A blend of old and new efforts

While some recruiters extol the benefits of virtual recruiting strategies they discovered during the pandemic, others continue to use traditional, hyperlocal tactics to attract job seekers.

Olentangy Schools in Lewis Center, Ohio, is a fast-growing district of 23,000 students that, since 2018, has opened two schools and is preparing for a third opening. Todd Meyer, the district’s chief operations officer, says that to meet increased hiring needs, the district has implemented a multilayered recruitment approach.

Recruiters there use social media, attend job fairs, host their own broad job-recruiting events as well as smaller, targeted events to find intervention specialists and other specific positions. The district also posts signs at schools and on school buses parked in highly visible parking lots.

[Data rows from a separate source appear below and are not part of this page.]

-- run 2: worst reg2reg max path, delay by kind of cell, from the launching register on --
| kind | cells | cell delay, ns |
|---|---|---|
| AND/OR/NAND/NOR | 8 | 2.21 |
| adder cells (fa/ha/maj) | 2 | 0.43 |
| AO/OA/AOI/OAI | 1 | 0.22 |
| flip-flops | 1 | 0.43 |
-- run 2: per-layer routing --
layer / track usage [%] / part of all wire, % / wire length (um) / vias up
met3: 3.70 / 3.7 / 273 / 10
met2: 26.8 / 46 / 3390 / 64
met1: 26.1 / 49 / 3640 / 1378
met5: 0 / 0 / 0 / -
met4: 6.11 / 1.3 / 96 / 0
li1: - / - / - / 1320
==> src/rtl/traffic_light_fsm.sv <==
// Two-road traffic-light controller: NS/EW green/yellow/red cycling paced by a 1 s strobe,
// a two-digit BCD countdown display, and a flashing-yellow night mode.
module traffic_light_fsm #(
  parameter int unsigned T_GREEN  = 25,
  parameter int unsigned T_YELLOW = 5
) (
  input  logic       clk100M,
  input  logic       rst,
  input  logic       tick_1s,
  input  logic       night,
  output logic [2:0] ns_light,
  output logic [2:0] ew_light,
  output logic [3:0] cnt_tens,
  output logic [3:0] cnt_ones,
  output logic       div_clr
);

  typedef enum logic [2:0] {NS_G, NS_Y, EW_G, EW_Y, NIGHT} state_e;

  localparam logic [6:0] GREEN_LEN  = 7'(T_GREEN);
  localparam logic [6:0] YELLOW_LEN = 7'(T_YELLOW);
  localparam logic [3:0] GREEN_TENS = 4'(T_GREEN / 10);
  localparam logic [3:0] GREEN_ONES = 4'(T_GREEN % 10);

  localparam logic [2:0] L_RED    = 3'b100;
  localparam logic [2:0] L_YELLOW = 3'b010;
  localparam logic [2:0] L_GREEN  = 3'b001;

  state_e     state_q, state_d;
  logic [6:0] cnt_q, cnt_d;
  logic       blink_q, blink_d;
  logic       clr_q, clr_d;
  logic [2:0] ns_q, ns_d, ew_q, ew_d;
  logic [3:0] tens_q, tens_d, ones_q, ones_d;

  // Split 0..99 into BCD digits by repeated subtraction of ten.
  function automatic logic [7:0] to_bcd(input logic [6:0] value);
    logic [6:0] rem;
    logic [3:0] tens;
    rem  = value;
    tens = 4'd0;
    for (int i = 0; i < 9; i++) begin
      if (rem >= 7'd10) begin
        rem  = rem - 7'd10;
        tens = tens + 4'd1;
      end
    end
    return {tens, rem[3:0]};
  endfunction

  // NOTE: combinational next-state logic uses blocking assignments with a default
  // for every target first, so no latch can be inferred; state registers use <=.
  always_comb begin
    state_d = state_q;
    cnt_d   = cnt_q;
    blink_d = blink_q;
    clr_d   = 1'b0;

    if (state_q == NIGHT) begin
      if (!night) begin
        state_d = NS_G;
        cnt_d   = GREEN_LEN;
        blink_d = 1'b0;
        clr_d   = 1'b1;
      end else if (tick_1s) begin
        blink_d = ~blink_q;
      end
    end else if (night) begin
      state_d = NIGHT;
      cnt_d   = 7'd0;
      blink_d = 1'b0;
    end else if (tick_1s) begin
      if (cnt_q == 7'd1) begin
        case (state_q)
          NS_G:    begin state_d = NS_Y; cnt_d = YELLOW_LEN; end
          NS_Y:    begin state_d = EW_G; cnt_d = GREEN_LEN;  end
          EW_G:    begin state_d = EW_Y; cnt_d = YELLOW_LEN; end
          default: begin state_d = NS_G; cnt_d = GREEN_LEN;  end
        endcase
      end else begin
        cnt_d = cnt_q - 7'd1;
      end
    end
  end

  // Outputs are decoded from the next state so the registered lights and digits
  // change on the same edge as the state itself.
  always_comb begin
    case (state_d)
      NS_G:    begin ns_d = L_GREEN;  ew_d = L_RED;    end
      NS_Y:    begin ns_d = L_YELLOW; ew_d = L_RED;    end
      EW_G:    begin ns_d = L_RED;    ew_d = L_GREEN;  end
      EW_Y:    begin ns_d = L_RED;    ew_d = L_YELLOW; end
      NIGHT:   begin ns_d = {1'b0, blink_d, 1'b0}; ew_d = {1'b0, blink_d, 1'b0}; end
      default: begin ns_d = L_RED;    ew_d = L_RED;    end
    endcase
    {tens_d, ones_d} = to_bcd(cnt_d);
  end

  always_ff @(posedge clk100M) begin
    if (rst) begin
      state_q <= NS_G;
      cnt_q   <= GREEN_LEN;
      blink_q <= 1'b0;
      clr_q   <= 1'b1;
      ns_q    <= L_GREEN;
      ew_q    <= L_RED;
      tens_q  <= GREEN_TENS;
      ones_q  <= GREEN_ONES;
    end else begin
      state_q <= state_d;
      cnt_q   <= cnt_d;
      blink_q <= blink_d;
      clr_q   <= clr_d;
      ns_q    <= ns_d;
      ew_q    <= ew_d;
      tens_q  <= tens_d;
      ones_q  <= ones_d;
    end
  end

  assign ns_light = ns_q;
  assign ew_light = ew_q;
  assign cnt_tens = tens_q;
  assign cnt_ones = ones_q;
  assign div_clr  = clr_q;

endmodule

The diversified strategy is paying off. The district began the current school year in August with 100 percent of teaching positions filled, according to Meyer.

Olentangy Schools also relies on community members—from students’ parents to community-based organizations—to spread the word of open positions, with an emphasis on candidates of color, an approach Meyer says has been effective. Compared to the 2021-22 school year, the percentage of new staff members for the current school year who identify as individuals of color increased in all categories: 9.2 percent for administrative hires, 3.1 percent for certified hires, and 1.1 percent for classified hires.

With that growth, 22 percent of the district’s new administrators, 13 percent of its new certified staff, and 15 percent of its new classified staff this academic year identify as individuals of color. Thirty four percent of the district’s student body identifies as individuals of color.

The Carrollton-Farmers Branch district is also deploying a grassroots method of recruiting. Starting last year, the district’s human resources and communications departments worked together to launch an active recruiting model, which Davis says involves asking employees to serve as “recruiting ambassadors.”

“We give them talking points about the benefits of working for the district,” Davis said. “Even during orientation, we talk [to new hires] about being a community of recruiters.”

Included in those talking points are the district’s advantages: competitive salaries, opportunities for supplemental pay for strong teacher performance, stipends for hard-to-fill positions, a childcare center for employees’ children, and more.

The watchword is variety: From displaying job ads on the lawns of their school campuses to greeting job applicants over the internet, there’s no single path to attracting viable job candidates in the post-pandemic climate.

As Wisconsin’s Muenter said: “The pandemic forced us to be more flexible—and to keep more options open.”